Christians affirm that there is only one God, and he is a Trinity, and that there is no God that is not a Trinity. An adequate consideration of any member of the Trinity must include his relationship to the other members. Thus, for example, an adequate consideration of the second member must mention that he is the Son; however, this necessarily denotes a relationship to the Father. The significance of this point is that, although we affirm that each member of the Trinity is fully God in the sense that each possesses all the attributes and powers of God (each is all-powerful, all-knowing, etc.), the Triune nature of God is an integral part of the definition of God, so that the Son is God not only because he is all-powerful, all-knowing, and so on, but also because he has a place in the Trinity. Therefore, there is only one God in the sense that there is only one Trinity.
This is surely unacceptable to the false religion of Islam. Beginning from their erroneous idea of God, Muslims cannot, or at least should not, acknowledge that Christianity is monotheistic in the same sense or in a sense similar enough that it remains meaningful to think that the two religions have this in common.

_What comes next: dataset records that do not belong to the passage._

Context: an optimization exercise on an open-source flow, tuned for small area. The choices shown serve that exercise and are no tape-out recipe.
In this exercise RTL edits were held to simulation tests only and were not proved equivalent to the original.
Power is estimated from default activity; no workload was simulated.

==> flow/design.v (outline; a module is shown in full before it is edited, if it fits) <==
// module sa_fa: 11 lines
// module sa_ha: 10 lines
// module systolic_array_4x4: 4631 lines
module systolic_array_4x4
(
    input  logic       clk,
    input  logic       rst,
    input  logic       start_signal,
    input  logic       wen,
    input  logic [7:0] inp_north0,
    input  logic [7:0] inp_north1,
    input  logic [7:0] inp_north2,
    input  logic [7:0] inp_north3,
    input  logic [7:0] inp_west0,
    input  logic [7:0] inp_west1,
    input  logic [7:0] inp_west2,
    input  logic [7:0] inp_west3,
    output logic [4:0] count,
    output logic [7:0] activation_result12,
    output logic [7:0] activation_result13,
    output logic [7:0] activation_result14,
    output logic [7:0] activation_result15
);
  // ...
==> flow/run.sh <==
#!/bin/bash
# synth_recipe.tcl (not shown) runs the flow's synth.tcl, then flattens the netlist and writes it again
# the make line also repeats each setting of config.mk as NAME=value (left out here)
make -C /OpenROAD-flow-scripts/flow DESIGN_CONFIG=/design/flow/config.mk WORK_HOME=/design/flow/orfs CLKGATE_MAP_FILE= SYNTH_SCRIPT=/design/flow/synth_recipe.tcl finish
==> flow/config.mk <==
export PLATFORM = sky130hd
export DESIGN_NAME = systolic_array_4x4
export DESIGN_NICKNAME = systolic_array_4x4
export VERILOG_FILES = /design/flow/design.v
export SDC_FILE = /design/flow/constraint.sdc
export NUM_CORES = 4
export LEC_CHECK = 0
export CAP_MARGIN = 20
export CORE_MARGIN = 2
export CORE_UTILIZATION = 40
export SLEW_MARGIN = 20
export SYNTH_HIERARCHICAL = 1
export SYNTH_MINIMUM_KEEP_SIZE = 0
==> flow/constraint.sdc <==
create_clock -name core_clock -period 7.0 [get_ports {clk}]
set_input_delay 1.4000 -clock core_clock [delete_from_list [all_inputs] [get_ports {clk}]]
set_output_delay 1.4000 -clock core_clock [all_outputs]
set_load 0.01 [all_outputs]
==> flow_summary_export.csv, run 1 <==
group,metric,value,unit
floorplan,die_area,0.107,mm²
logic_synthesis,synth_enable_flop_cells,128,
outcome,outcome,"failed layout checks",
timing,setup_viol,1,
pwr,intPower,10.7,mW
floorplan,die_w,327,µm
grt,globalRouteMet3Util,2.45,%
worst_setup_path,timing.rr.start,"w22[1]",
placement,dpl.hpwl,67200,µm
timing,fin_ws,-79.3,ps
worst_setup_path,worstSetupEndpointType,"flop",
outcome,check.faults,"negative setup slack",
logic_synthesis,seq_area_frac_synth,28.7,%
grt,grt_use_met2,26.8,%
pwr,pwr-share-seq,25.9,%
final_layout,syn2layout_area_growth,13.5,%
pwr,power,16.6,mW
worst_setup_path,critPathLaunch,"inp_west2[4]",
logic_synthesis,syn_avg_cell_area,12.0,µm²
worst_setup_path,critPathTopFamily,"adder cells",
final_layout,drive_above_1_share,18.6,%
pwr,powerComb,8.82,mW
logic_synthesis,synth_adder_area_share,50.8,%
worst_setup_path,worstRegToRegCells,19,
final_layout,utilization,45.8,%
floorplan,pin_count,105,
timing,rsz0062_at_grt,"true",
pwr,maxPowerGroup,"combinational cells",
grt,grt_pass1_vias,27194,
worst_setup_path,max_stage_delay,560,ps
final_layout,mostFrequentLayoutCell,"fa_1",
logic_synthesis,synth_top_area_cell,"fa_1",
hold_path,holdPathStages,1,
timing,slew_viol_final,0,
logic_synthesis,synth_simple_gate_area_share,16.8,%
==> run 2: changes to the inputs <==
--- a/flow/design.v
+++ b/flow/design.v
@@ -255,2 +255,3 @@
     logic [15:0] ps00;
+    logic px00_0;
     logic [63:0] pp10;
@@ -400,4 +401,10 @@
     logic t10_c144;
+    logic t10_s145;
+    logic t10_c146;
+    logic t10_s147;
+    logic t10_c148;
+    logic t10_s149;
     logic [16:0] sum10;
     logic [16:0] ps10;
+    logic px10_0;
     logic [63:0] pp20;
@@ -551,2 +558,3 @@
     logic [17:0] ps20;
+    logic px20_0;
     logic [63:0] pp30;
@@ -715,2 +723,3 @@
     logic [17:0] ps30;
+    logic px30_0;
     logic [63:0] pp01;
@@ -2555,5 +2564,6 @@
     sa_fa t00_s109_u (.a(t00_s107), .b(t00_c104), .ci(t00_c106), .s(t00_s109), .co(t00_c110));
-    sa_fa t00_s111_u (.a(pp00[63]), .b(t00_c108), .ci(t00_c110), .s(t00_s111), .co(t00_c112));
+    sa_ha t00_s111_u (.a(pp00[63]), .b(t00_c108), .s(t00_s111), .co(t00_c112));
     assign sum00 = {t00_c112, t00_s111, t00_s109, t00_s105, t00_s99, t00_s91, t00_s81, t00_s69, t00_s55, t00_s41, t00_s29, t00_s19, t00_s11, t00_s5, t00_s1, pp00[0]};
     always_ff @(posedge clk) ps00 <= rst ? 16'd32513 : sum00;
+    always_ff @(posedge clk) px00_0 <= rst ? 1'b0 : t00_c110;
     assign pp10[0] = ~(a10[0] & w10[0]);
@@ -2678,3 +2688,3 @@
     sa_fa t10_s111_u (.a(t10_c96), .b(t10_s109), .ci(t10_c98), .s(t10_s111), .co(t10_c112));
-    sa_fa t10_s113_u (.a(t10_s111), .b(t10_c100), .ci(t10_c102), .s(t10_s113), .co(t10_c114));
+    sa_fa t10_s113_u (.a(t10_c100), .b(t10_s111), .ci(t10_c102), .s(t10_s113), .co(t10_c114));
     sa_fa t10_s115_u (.a(ps00[11]), .b(pp10[39]), .ci(pp10[46]), .s(t10_s115), .co(t10_c116));
@@ -2690,8 +2700,12 @@
     sa_fa t10_s135_u (.a(t10_c126), .b(t10_s133), .ci(t10_c128), .s(t10_s135), .co(t10_c136));
-    sa_fa t10_s137_u (.a(t10_s135), .b(t10_c130), .ci(t10_c132), .s(t10_s137), .co(t10_c138));
-    sa_fa t10_s139_u (.a(ps00[14]), .b(pp10[63]), .ci(t10_c134), .s(t10_s139), .co(t10_c140));
-    sa_fa t10_s141_u (.a(t10_s139), .b(t10_c136), .ci(t10_c138), .s(t10_s141), .co(t10_c142));
-    sa_fa t10_s143_u (.a(ps00[15]), .b(t10_c140), .ci(t10_c142), .s(t10_s143), .co(t10_c144));
-    assign sum10 = {t10_c144, t10_s143, t10_s141, t10_s137, t10_s131, t10_s123, t10_s113, t10_s101, t10_s87, t10_s71, t10_s55, t10_s41, t10_s29, t10_s19, t10_s11, t10_s5, t10_s1};
+    sa_ha t10_s137_u (.a(t10_s135), .b(t10_c130), .s(t10_s137), .co(t10_c138));
+    sa_fa t10_s139_u (.a(ps00[14]), .b(px00_0), .ci(pp10[63]), .s(t10_s139), .co(t10_c140));
+    sa_fa t10_s141_u (.a(t10_c134), .b(t10_s139), .ci(t10_c136), .s(t10_s141), .co(t10_c142));
+    sa_ha t10_s143_u (.a(t10_s141), .b(t10_c138), .s(t10_s143), .co(t10_c144));
+    sa_fa t10_s145_u (.a(ps00[15]), .b(t10_c140), .ci(t10_c142), .s(t10_s145), .co(t10_c146));
+    sa_ha t10_s147_u (.a(t10_c144), .b(t10_s145), .s(t10_s147), .co(t10_c148));
+    assign t10_s149 = t10_c146 ^ t10_c148;
+    assign sum10 = {t10_s149, t10_s147, t10_s143, t10_s137, t10_s131, t10_s123, t10_s113, t10_s101, t10_s87, t10_s71, t10_s55, t10_s41, t10_s29, t10_s19, t10_s11, t10_s5, t10_s1};
     always_ff @(posedge clk) ps10 <= rst ? 17'd65026 : sum10;
+    always_ff @(posedge clk) px10_0 <= rst ? 1'b0 : t10_c132;
     assign pp20[0] = ~(a20[0] & w20[0]);
@@ -2816,3 +2830,3 @@
     sa_fa t20_s111_u (.a(t20_c96), .b(t20_s109), .ci(t20_c98), .s(t20_s111), .co(t20_c112));
-    sa_fa t20_s113_u (.a(t20_s111), .b(t20_c100), .ci(t20_c102), .s(t20_s113), .co(t20_c114));
+    sa_fa t20_s113_u (.a(t20_c100), .b(t20_s111), .ci(t20_c102), .s(t20_s113), .co(t20_c114));
     sa_fa t20_s115_u (.a(ps10[11]), .b(pp20[39]), .ci(pp20[46]), .s(t20_s115), .co(t20_c116));
@@ -2826,7 +2840,7 @@
     sa_fa t20_s131_u (.a(t20_c122), .b(t20_s129), .ci(t20_c124), .s(t20_s131), .co(t20_c132));
-    sa_fa t20_s133_u (.a(ps10[13]), .b(pp20[55]), .ci(pp20[62]), .s(t20_s133), .co(t20_c134));
-    sa_fa t20_s135_u (.a(t20_c126), .b(t20_s133), .ci(t20_c128), .s(t20_s135), .co(t20_c136));
-    sa_fa t20_s137_u (.a(t20_s135), .b(t20_c130), .ci(t20_c132), .s(t20_s137), .co(t20_c138));
+    sa_fa t20_s133_u (.a(ps10[13]), .b(px10_0), .ci(pp20[55]), .s(t20_s133), .co(t20_c134));
+    sa_fa t20_s135_u (.a(pp20[62]), .b(t20_c126), .ci(t20_s133), .s(t20_s135), .co(t20_c136));
+    sa_fa t20_s137_u (.a(t20_c128), .b(t20_s135), .ci(t20_c130), .s(t20_s137), .co(t20_c138));
     sa_fa t20_s139_u (.a(ps10[14]), .b(pp20[63]), .ci(t20_c134), .s(t20_s139), .co(t20_c140));
-    sa_fa t20_s141_u (.a(t20_s139), .b(t20_c136), .ci(t20_c138), .s(t20_s141), .co(t20_c142));
+    sa_fa t20_s141_u (.a(t20_c136), .b(t20_s139), .ci(t20_c138), .s(t20_s141), .co(t20_c142));
     sa_fa t20_s143_u (.a(ps10[15]), .b(t20_c140), .ci(t20_c142), .s(t20_s143), .co(t20_c144));
@@ -2835,2 +2849,3 @@
     always_ff @(posedge clk) ps20 <= rst ? 18'd97539 : sum20;
+    always_ff @(posedge clk) px20_0 <= rst ? 1'b0 : t20_c132;
     assign pp30[0] = ~(a30[0] & w30[0]);
@@ -2978,8 +2993,8 @@
     sa_ha t30_s139_u (.a(t30_s137), .b(t30_c130), .s(t30_s139), .co(t30_c140));
-    sa_fa t30_s141_u (.a(ps20[13]), .b(pp30[55]), .ci(pp30[62]), .s(t30_s141), .co(t30_c142));
-    sa_fa t30_s143_u (.a(t30_c132), .b(t30_s141), .ci(t30_c134), .s(t30_s143), .co(t30_c144));
-    sa_fa t30_s145_u (.a(t30_s143), .b(t30_c136), .ci(t30_c138), .s(t30_s145), .co(t30_c146));
-    sa_ha t30_s147_u (.a(t30_s145), .b(t30_c140), .s(t30_s147), .co(t30_c148));
+    sa_fa t30_s141_u (.a(ps20[13]), .b(px20_0), .ci(pp30[55]), .s(t30_s141), .co(t30_c142));
+    sa_fa t30_s143_u (.a(pp30[62]), .b(t30_c132), .ci(t30_s141), .s(t30_s143), .co(t30_c144));
+    sa_fa t30_s145_u (.a(t30_c134), .b(t30_s143), .ci(t30_c136), .s(t30_s145), .co(t30_c146));
+    sa_fa t30_s147_u (.a(t30_s145), .b(t30_c138), .ci(t30_c140), .s(t30_s147), .co(t30_c148));
     sa_fa t30_s149_u (.a(ps20[14]), .b(pp30[63]), .ci(t30_c142), .s(t30_s149), .co(t30_c150));
-    sa_fa t30_s151_u (.a(t30_s149), .b(t30_c144), .ci(t30_c146), .s(t30_s151), .co(t30_c152));
+    sa_fa t30_s151_u (.a(t30_c144), .b(t30_s149), .ci(t30_c146), .s(t30_s151), .co(t30_c152));
     sa_ha t30_s153_u (.a(t30_s151), .b(t30_c148), .s(t30_s153), .co(t30_c154));
@@ -2987,3 +3002,3 @@
     sa_ha t30_s157_u (.a(t30_s155), .b(t30_c154), .s(t30_s157), .co(t30_c158));
-    sa_fa t30_s159_u (.a(ps20[16]), .b(t30_c156), .ci(t30_c158), .s(t30_s159), .co(t30_c160));
+    sa_ha t30_s159_u (.a(ps20[16]), .b(t30_c156), .s(t30_s159), .co(t30_c160));
     assign t30_s161 = ps20[17] ^ t30_c160;
@@ -2991,2 +3006,3 @@
     always_ff @(posedge clk) ps30 <= rst ? 18'd131071 : sum30;
+    always_ff @(posedge clk) px30_0 <= rst ? 1'b0 : t30_c158;
     assign pp01[0] = ~(a01[0] | w01[0]);
@@ -3099,3 +3115,3 @@
     sa_fa t01_s87_u (.a(t01_c74), .b(t01_s83), .ci(t01_c76), .s(t01_s87), .co(t01_c88));
-    sa_fa t01_s89_u (.a(t01_s85), .b(t01_s87), .ci(t01_c78), .s(t01_s89), .co(t01_c90));
+    sa_fa t01_s89_u (.a(t01_s85), .b(t01_c78), .ci(t01_s87), .s(t01_s89), .co(t01_c90));
     sa_fa t01_s91_u (.a(t01_s89), .b(t01_c80), .ci(t01_c82), .s(t01_s91), .co(t01_c92));
@@ -3237,3 +3253,3 @@
     sa_fa t11_s119_u (.a(t11_c106), .b(t11_s115), .ci(t11_c108), .s(t11_s119), .co(t11_c120));
-    sa_fa t11_s121_u (.a(t11_s117), .b(t11_s119), .ci(t11_c110), .s(t11_s121), .co(t11_c122));
+    sa_fa t11_s121_u (.a(t11_s117), .b(t11_c110), .ci(t11_s119), .s(t11_s121), .co(t11_c122));
     sa_fa t11_s123_u (.a(t11_s121), .b(t11_c112), .ci(t11_c114), .s(t11_s123), .co(t11_c124));
@@ -3375,3 +3391,3 @@
     sa_fa t21_s119_u (.a(t21_c106), .b(t21_s115), .ci(t21_c108), .s(t21_s119), .co(t21_c120));
-    sa_fa t21_s121_u (.a(t21_s117), .b(t21_s119), .ci(t21_c110), .s(t21_s121), .co(t21_c122));
+    sa_fa t21_s121_u (.a(t21_s117), .b(t21_c110), .ci(t21_s119), .s(t21_s121), .co(t21_c122));
     sa_fa t21_s123_u (.a(t21_s121), .b(t21_c112), .ci(t21_c114), .s(t21_s123), .co(t21_c124));
@@ -3645,3 +3661,3 @@
     sa_fa t02_s87_u (.a(t02_c74), .b(t02_s83), .ci(t02_c76), .s(t02_s87), .co(t02_c88));
-    sa_fa t02_s89_u (.a(t02_s85), .b(t02_s87), .ci(t02_c78), .s(t02_s89), .co(t02_c90));
+    sa_fa t02_s89_u (.a(t02_s85), .b(t02_c78), .ci(t02_s87), .s(t02_s89), .co(t02_c90));
     sa_fa t02_s91_u (.a(t02_s89), .b(t02_c80), .ci(t02_c82), .s(t02_s91), .co(t02_c92));
@@ -3783,3 +3799,3 @@
     sa_fa t12_s119_u (.a(t12_c106), .b(t12_s115), .ci(t12_c108), .s(t12_s119), .co(t12_c120));
-    sa_fa t12_s121_u (.a(t12_s117), .b(t12_s119), .ci(t12_c110), .s(t12_s121), .co(t12_c122));
+    sa_fa t12_s121_u (.a(t12_s117), .b(t12_c110), .ci(t12_s119), .s(t12_s121), .co(t12_c122));
     sa_fa t12_s123_u (.a(t12_s121), .b(t12_c112), .ci(t12_c114), .s(t12_s123), .co(t12_c124));
@@ -3921,3 +3937,3 @@
     sa_fa t22_s119_u (.a(t22_c106), .b(t22_s115), .ci(t22_c108), .s(t22_s119), .co(t22_c120));
-    sa_fa t22_s121_u (.a(t22_s117), .b(t22_s119), .ci(t22_c110), .s(t22_s121), .co(t22_c122));
+    sa_fa t22_s121_u (.a(t22_s117), .b(t22_c110), .ci(t22_s119), .s(t22_s121), .co(t22_c122));
     sa_fa t22_s123_u (.a(t22_s121), .b(t22_c112), .ci(t22_c114), .s(t22_s123), .co(t22_c124));
@@ -4200,3 +4216,3 @@
     sa_fa t03_s87_u (.a(t03_c74), .b(t03_s83), .ci(t03_c76), .s(t03_s87), .co(t03_c88));
-    sa_fa t03_s89_u (.a(t03_s85), .b(t03_s87), .ci(t03_c78), .s(t03_s89), .co(t03_c90));
+    sa_fa t03_s89_u (.a(t03_s85), .b(t03_c78), .ci(t03_s87), .s(t03_s89), .co(t03_c90));
     sa_fa t03_s91_u (.a(t03_s89), .b(t03_c80), .ci(t03_c82), .s(t03_s91), .co(t03_c92));
@@ -4338,3 +4354,3 @@
     sa_fa t13_s119_u (.a(t13_c106), .b(t13_s115), .ci(t13_c108), .s(t13_s119), .co(t13_c120));
-    sa_fa t13_s121_u (.a(t13_s117), .b(t13_s119), .ci(t13_c110), .s(t13_s121), .co(t13_c122));
+    sa_fa t13_s121_u (.a(t13_s117), .b(t13_c110), .ci(t13_s119), .s(t13_s121), .co(t13_c122));
     sa_fa t13_s123_u (.a(t13_s121), .b(t13_c112), .ci(t13_c114), .s(t13_s123), .co(t13_c124));
@@ -4476,3 +4492,3 @@
     sa_fa t23_s119_u (.a(t23_c106), .b(t23_s115), .ci(t23_c108), .s(t23_s119), .co(t23_c120));
-    sa_fa t23_s121_u (.a(t23_s117), .b(t23_s119), .ci(t23_c110), .s(t23_s121), .co(t23_c122));
+    sa_fa t23_s121_u (.a(t23_s117), .b(t23_c110), .ci(t23_s119), .s(t23_s121), .co(t23_c122));
     sa_fa t23_s123_u (.a(t23_s121), .b(t23_c112), .ci(t23_c114), .s(t23_s123), .co(t23_c124));
@@ -4638,20 +4654,28 @@
     always_ff @(posedge clk) ps33 <= rst ? 18'd131072 : sum33;
+    logic [17:0] u0;
+    assign u0 = ps30 + ((18'd1 << 16) & {18{px30_0}});
     logic [7:0] act0;
     logic [7:0] res0;
-    assign act0 = ps30[17] ? 8'd0 : (&ps30[16:7]) ? {1'b0, ~ps30[6:0]} : 8'd127;
+    assign act0 = u0[17] ? 8'd0 : (&u0[16:7]) ? {1'b0, ~u0[6:0]} : 8'd127;
     always_ff @(posedge clk) res0 <= rst ? 8'd0 : act0;
     assign activation_result12 = res0;
+    logic [17:0] u1;
+    assign u1 = ps31;
     logic [7:0] act1;
     logic [7:0] res1;
-    assign act1 = !ps31[17] ? 8'd0 : (|ps31[16:7]) ? 8'd127 : {1'b0, ps31[6:0]};
+    assign act1 = !u1[17] ? 8'd0 : (|u1[16:7]) ? 8'd127 : {1'b0, u1[6:0]};
     always_ff @(posedge clk) res1 <= rst ? 8'd0 : act1;
     assign activation_result13 = res1;
+    logic [17:0] u2;
+    assign u2 = ps32;
     logic [7:0] act2;
     logic [7:0] res2;
-    assign act2 = ps32[17] ? 8'd0 : (&ps32[16:7]) ? {1'b0, ~ps32[6:0]} : 8'd127;
+    assign act2 = u2[17] ? 8'd0 : (&u2[16:7]) ? {1'b0, ~u2[6:0]} : 8'd127;
     always_ff @(posedge clk) res2 <= rst ? 8'd0 : act2;
     assign activation_result14 = res2;
+    logic [17:0] u3;
+    assign u3 = ps33;
     logic [7:0] act3;
     logic [7:0] res3;
-    assign act3 = !ps33[17] ? 8'd0 : (|ps33[16:7]) ? 8'd127 : {1'b0, ps33[6:0]};
+    assign act3 = !u3[17] ? 8'd0 : (|u3[16:7]) ? 8'd127 : {1'b0, u3[6:0]};
     always_ff @(posedge clk) res3 <= rst ? 8'd0 : act3;
--- a/flow/config.mk
+++ b/flow/config.mk
@@ -10,2 +10,4 @@
 export CORE_UTILIZATION = 40
+export CTS_BUF_LIST = sky130_fd_sc_hd__clkbuf_4
+export CTS_CLUSTER_SIZE = 20
 export SLEW_MARGIN = 20
==> flow_summary_export.csv, run 2 <==
group,metric,value,unit
logic_synthesis,synth_adder_area_share,50.4,%
timing,rsz0062_at_grt,"false",
worst_setup_path,max_stage_delay,440,ps
floorplan,start_util,40.2,%
clock_network,clkTransAtPathRegs,70,ps
grt,grt_overflow_total,0,
pwr,cellLeakagePower,18.4,nW
logic_synthesis,synth_simple_gate_area_share,16.8,%
worst_setup_path,crit_required,7890,ps
drt,routed_wl,83500,µm
logic_synthesis,yosys-top-cells-count,"fa_1 (946), nor2_1 (442), dfxtp_1 (411)",
final_layout,layout_common_cells,"fa_1 (886), nor2_1 (427), dfxtp_1 (405)",
logic_synthesis,synth_enable_flop_cells,128,
placement,dp.cells,4847,
worst_setup_path,worstRegToRegCells,19,
floorplan,die_area,0.108,mm²
drt,avgRoutedWirePerCell,16.3,µm
timing,fmaxAchievable,0.147,GHz
final_layout,mostFrequentLayoutCell,"fa_1",
logic_synthesis,ys_warn_count,7,
timing,period_minus_slack,6800,ps
logic_synthesis,seq_area_frac_synth,28.7,%
clock_network,ctsRootBufferMaster,"clkbuf_4",
grt,antenna_found_initial,9,
timing,timing.final.crit_share,97.1,%
worst_setup_path,arrival,7690,ps
drt,first_pass_iters,6,
logic_synthesis,synth-async-reset-ratio,0,%
pwr,power,15.7,mW
timing,holdWs,387,ps
placement,portBuffers,100,
worst_setup_path,critPathTopFamily,"adder cells",
logic_synthesis,synthCells,3495,
outcome,outcome,"finished clean",
logic_synthesis,synth_area,0.0421,mm²
pwr,pwr-share-seq,27.5,%
timing,slew_viol_final,0,
hold_path,hold_path_class,"flop to flop",
clock_network,holdBufCountCts,0,
timing,setup_viol,0,
worst_setup_path,timing.rr.start,"w21[1]",
worst_setup_path,worstSetupEndpointType,"flop",
timing,slew_headroom,32.7,%
logic_synthesis,synth-xor-area-share,0.208,%
logic_synthesis,ys_types,36,
logic_synthesis,synth_top_area_cell,"fa_1",
hold_path,hp-start,"ps30[5]",
floorplan,die_w,329,µm
flow_run,maxCapViolCount,0,
logic_synthesis,synth_compound_area_share,0.487,%
drt,drtAntennaViolNets,0,
final_layout,syn2layout_area_growth,11.6,%
hold_path,holdPathStages,1,
clock_network,post_cts.repair.setup_buffers,0,
grt,grt_max_degree,101,
clock_network,clock_path_buffers,3,
worst_setup_path,cpMaxStageDelayCell,"fa_1",
worst_setup_path,worst-path-stages,19,
final_layout,final-instance-count-excl-fill,5127,
grt,gr-usage-all-layers,16.4,%
worst_setup_path,worstSetupStartpointType,"flop",
worst_setup_path,cp_max_fo,3,
floorplan,placeableCoreArea,0.105,mm²
drt,drt_iter0_markers,988,
placement,dpl.hpwl,66500,µm
logic_synthesis,synth_top_flop_cell,"dfxtp_1",
pwr,p_clk_share,20.3,%
logic_synthesis,synth_top_family_by_area,"adder cells",
logic_synthesis,synth_mux_area_share,0.0238,%
grt,grt_pass1_wl,141000,µm
logic_synthesis,synth_top_area_share,45.0,%
pwr,p_switching,5.68,mW
clock_network,clock_latency,1040,ps
timing,worst_pin_slew,1010,ps
logic_synthesis,synth-seq-cells,539,
clock_network,cts_tree,"built",
logic_synthesis,synth_top_cells_by_area,"fa_1 (45%), dfxtp_1 (20%), edfxtp_1 (9.1%)",
pwr,combPwrFrac,52.1,%
floorplan,die-height,329,µm
worst_setup_path,crit_chain,"nor2_2, fa_1, fa_2, fa_1, fa_2, fa_2, fa_2, fa_2, fa_1, ha_2, fa_2, fa_2, fa_2, fa_2, fa_2, fa_2, fa_1, ha_1, or2_1",
placement,gp_congestion,0.845,
worst_setup_path,cp.buffers_inverters,0,
logic_synthesis,syn_avg_cell_area,12.1,µm²
pwr,power_density,334,mW/mm²
drt,vias_per_cell,4.66,
timing,setup_tns,0,ps
pwr,intPower,10.0,mW
worst_setup_path,critPathLaunch,"w21[1]",
final_layout,drive_above_1_share,15.5,%
floorplan,pin_count,105,
floorplan,rows,119,
logic_synthesis,synth_most_common_cell,"fa_1",
clock_network,numCtsBuffers,150,
timing,finClkSkew,65.6,ps
drt,remaining_drc_errors,0,
clock_network,clkSinkCount,539,
drt,dr_total_vias,23880,
pwr,ir_worst_vdd,0.186,mV
grt,grt_pass1_vias,27177,
pwr,p_sw_share,36.2,%
final_layout,nNetsFinal,4806,
timing,hold_viol,0,
worst_setup_path,cp_common_cell,"fa_2",
clock_network,cts.htree.levels,4,
worst_setup_path,critical_path_class,"flop to flop",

As for Judaism, the Trinity is consistent with God’s revelation in the Old Testament. God has revealed himself as a family or a community since the beginning, and as the history of revelation progressed, this was made known with increasingly explicit terms. Yet the Jews think that the Christian concept of God is blasphemous. Why? Jesus said that the Jews did not believe the Scripture. They had never accepted what God said about himself. Even Christians might hesitate to say that the Jews affirm some different idea of God, but the truth is plainly recorded. When God revealed himself to them through intelligent speech without bodily form, they made a golden calf. And when he appeared to them in human form to teach them about himself, they killed him.
Jesus said that if they had believed the Old Testament, then they would have recognized him and believed him as well. In this sense, the Old Testament had always been part of the Christian Bible, and without anachronism, those who believed it were Christians, whether they were Jews or not. The religion of the Jews was not the religion of the Old Testament. Rather, using the background and history provided by it, they built an elaborate system that consisted of their own doctrines and traditions designed to subvert the Old Testament. Jesus explicitly rebuked them for this. Thus it is not outrageous to claim that the Jewish concept of God does not in fact come from the Old Testament (although it borrows from it), and that from Genesis to Revelation, the Bible testifies only of the Triune God.
The Christian God is unique to the Christian faith. No non-Christian shares the same or even a similar concept of God, and if a person does, he is already a Christian.